Di Pangrazio nominato manager della Provincia dell'Aquila

Ma l'incarico non piace ai sindaci Biondi e De Angelis, che hanno sostenuto il neo presidente Caruso indicato dall'assessore regionale Gerosolimo
AVEZZANO. Gianni Di Pangrazio, sindaco di Avezzano fino allo scorso giugno, torna in Provincia. Ma non solo come dirigente. Sarà il super manager del presidente Angelo Caruso, anche primo cittadino di Castel di Sangro. Si tratta del primo provvedimento adottato da Caruso e che sta innescando una guerra politica a pochi giorni dalle elezioni provinciali. Su indicazione dell’assessore regionale Andrea Gerosolimo, Caruso è stato traghettato verso la poltrona provinciale da un ampio schieramento composto anche da esponenti del centrodestra, in particolare dai nuovi sindaci dell’Aquila e di Avezzano, Pierluigi Biondi e Gabriele De Angelis. Gli stessi che adesso non vedono di buon occhio la decisione.
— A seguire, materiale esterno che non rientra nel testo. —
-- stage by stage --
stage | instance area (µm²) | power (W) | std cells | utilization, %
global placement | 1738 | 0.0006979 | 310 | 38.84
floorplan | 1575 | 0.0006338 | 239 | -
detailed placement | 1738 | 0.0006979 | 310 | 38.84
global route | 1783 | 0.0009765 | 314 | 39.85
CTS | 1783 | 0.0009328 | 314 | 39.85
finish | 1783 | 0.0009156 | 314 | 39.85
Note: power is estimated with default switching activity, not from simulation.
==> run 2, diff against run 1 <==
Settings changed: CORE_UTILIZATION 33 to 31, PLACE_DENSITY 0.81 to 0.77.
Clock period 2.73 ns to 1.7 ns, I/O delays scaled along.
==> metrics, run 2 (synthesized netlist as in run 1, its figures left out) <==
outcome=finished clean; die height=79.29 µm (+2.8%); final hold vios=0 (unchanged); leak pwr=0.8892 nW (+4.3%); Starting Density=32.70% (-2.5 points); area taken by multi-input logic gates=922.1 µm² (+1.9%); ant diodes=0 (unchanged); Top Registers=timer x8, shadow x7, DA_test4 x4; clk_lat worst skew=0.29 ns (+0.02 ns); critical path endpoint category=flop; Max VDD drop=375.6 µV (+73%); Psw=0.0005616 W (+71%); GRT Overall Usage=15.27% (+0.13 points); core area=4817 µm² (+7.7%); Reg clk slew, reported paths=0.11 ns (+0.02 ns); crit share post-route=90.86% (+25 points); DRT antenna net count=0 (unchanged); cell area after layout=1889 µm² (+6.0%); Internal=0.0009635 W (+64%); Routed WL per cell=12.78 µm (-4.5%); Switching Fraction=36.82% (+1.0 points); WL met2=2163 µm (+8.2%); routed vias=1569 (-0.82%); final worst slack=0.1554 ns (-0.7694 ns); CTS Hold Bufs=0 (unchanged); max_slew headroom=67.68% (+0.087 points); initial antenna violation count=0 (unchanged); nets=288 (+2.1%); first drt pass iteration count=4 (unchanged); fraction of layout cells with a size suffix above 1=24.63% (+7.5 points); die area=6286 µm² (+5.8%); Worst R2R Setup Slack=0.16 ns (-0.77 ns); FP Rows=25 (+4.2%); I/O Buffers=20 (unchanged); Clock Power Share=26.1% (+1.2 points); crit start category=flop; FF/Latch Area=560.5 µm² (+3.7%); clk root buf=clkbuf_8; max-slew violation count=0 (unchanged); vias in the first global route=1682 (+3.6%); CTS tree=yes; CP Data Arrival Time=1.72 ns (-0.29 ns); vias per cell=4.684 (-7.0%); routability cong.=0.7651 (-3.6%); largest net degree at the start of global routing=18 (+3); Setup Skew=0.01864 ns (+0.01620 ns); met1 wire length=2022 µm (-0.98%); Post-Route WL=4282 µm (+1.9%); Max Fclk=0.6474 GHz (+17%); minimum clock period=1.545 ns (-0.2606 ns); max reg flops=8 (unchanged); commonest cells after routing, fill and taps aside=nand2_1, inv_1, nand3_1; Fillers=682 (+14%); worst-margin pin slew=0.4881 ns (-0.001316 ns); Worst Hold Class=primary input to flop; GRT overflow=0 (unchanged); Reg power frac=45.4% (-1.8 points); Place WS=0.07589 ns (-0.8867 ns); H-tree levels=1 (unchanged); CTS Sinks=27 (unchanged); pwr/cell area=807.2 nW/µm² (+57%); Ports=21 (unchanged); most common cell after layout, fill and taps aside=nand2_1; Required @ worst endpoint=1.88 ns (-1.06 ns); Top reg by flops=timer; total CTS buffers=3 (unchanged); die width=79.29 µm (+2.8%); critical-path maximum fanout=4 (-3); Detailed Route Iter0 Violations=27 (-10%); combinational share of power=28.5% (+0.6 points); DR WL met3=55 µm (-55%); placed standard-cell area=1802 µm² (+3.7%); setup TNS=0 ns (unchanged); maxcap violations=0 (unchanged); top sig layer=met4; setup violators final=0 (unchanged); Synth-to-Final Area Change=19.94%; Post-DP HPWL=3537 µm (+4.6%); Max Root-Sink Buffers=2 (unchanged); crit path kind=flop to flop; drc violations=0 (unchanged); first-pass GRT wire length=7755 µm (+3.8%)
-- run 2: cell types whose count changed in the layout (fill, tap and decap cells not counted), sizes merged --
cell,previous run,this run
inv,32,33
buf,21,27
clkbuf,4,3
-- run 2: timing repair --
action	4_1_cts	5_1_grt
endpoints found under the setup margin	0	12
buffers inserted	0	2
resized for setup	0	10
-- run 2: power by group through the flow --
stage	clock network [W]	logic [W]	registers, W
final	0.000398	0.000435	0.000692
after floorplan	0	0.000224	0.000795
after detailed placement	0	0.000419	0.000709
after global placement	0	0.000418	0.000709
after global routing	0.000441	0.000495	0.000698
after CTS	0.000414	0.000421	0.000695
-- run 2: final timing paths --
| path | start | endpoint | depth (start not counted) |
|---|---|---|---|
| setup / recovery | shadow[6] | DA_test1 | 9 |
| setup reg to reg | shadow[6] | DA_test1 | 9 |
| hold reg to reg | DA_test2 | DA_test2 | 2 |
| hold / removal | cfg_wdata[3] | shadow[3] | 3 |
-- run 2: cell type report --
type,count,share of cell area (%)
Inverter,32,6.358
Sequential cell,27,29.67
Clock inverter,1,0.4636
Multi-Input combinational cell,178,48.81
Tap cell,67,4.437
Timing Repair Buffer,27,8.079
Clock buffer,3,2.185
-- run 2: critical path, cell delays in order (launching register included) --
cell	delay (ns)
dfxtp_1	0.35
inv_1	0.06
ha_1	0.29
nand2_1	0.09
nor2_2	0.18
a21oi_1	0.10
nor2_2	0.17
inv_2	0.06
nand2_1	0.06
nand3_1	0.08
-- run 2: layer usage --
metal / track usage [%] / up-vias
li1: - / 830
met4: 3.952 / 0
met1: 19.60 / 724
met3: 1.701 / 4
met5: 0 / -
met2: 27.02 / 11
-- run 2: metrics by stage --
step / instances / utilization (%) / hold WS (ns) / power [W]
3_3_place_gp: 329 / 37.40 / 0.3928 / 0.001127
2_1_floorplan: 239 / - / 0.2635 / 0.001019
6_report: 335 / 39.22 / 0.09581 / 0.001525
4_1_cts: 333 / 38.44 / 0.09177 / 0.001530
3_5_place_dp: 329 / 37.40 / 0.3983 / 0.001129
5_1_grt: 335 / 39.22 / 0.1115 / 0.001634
L’incarico conferito a Di Pangrazio scatta da questo mese e durerà fino al termine del mandato presidenziale. Il dirigente si occuperà delle seguenti funzioni: collaborazione nelle funzioni di indirizzo e controllo attribuite dalla legge agli organi di governo dell’ente; pubbliche relazioni, rappresentanza e portavoce del presidente. L’incarico riguarderà anche queste altre attività: cura dei rapporti con la Regione Abruzzo al fine di definire la riassegnazione alla Provincia della titolarità della materia di energia e di controllo sugli impianti termici e redazione di una proposta di gestione del servizio adeguata al contesto e connotata dai canoni di efficienza e di convenienza economica, nonché cura dei rapporti con la Regione Abruzzo al fine di definire la riassegnazione di eventuali altre funzioni alla Provincia; cura dei rapporti con le istituzioni nazionali, regionali e locali e con le Università ed enti formativi pubblici; consulenza ed assistenza agli enti locali della Provincia. Oltre allo stipendio da dirigente (nel 2016 la retribuzione base ha sfiorato i 50mila euro), Di Pangrazio avrà anche un trattamento economico accessorio che sarà determinato dall’Organismo indipendente di valutazione. L’ex sindaco di Avezzano, infine, risponderà direttamente a Caruso in relazione alla valutazione delle performance.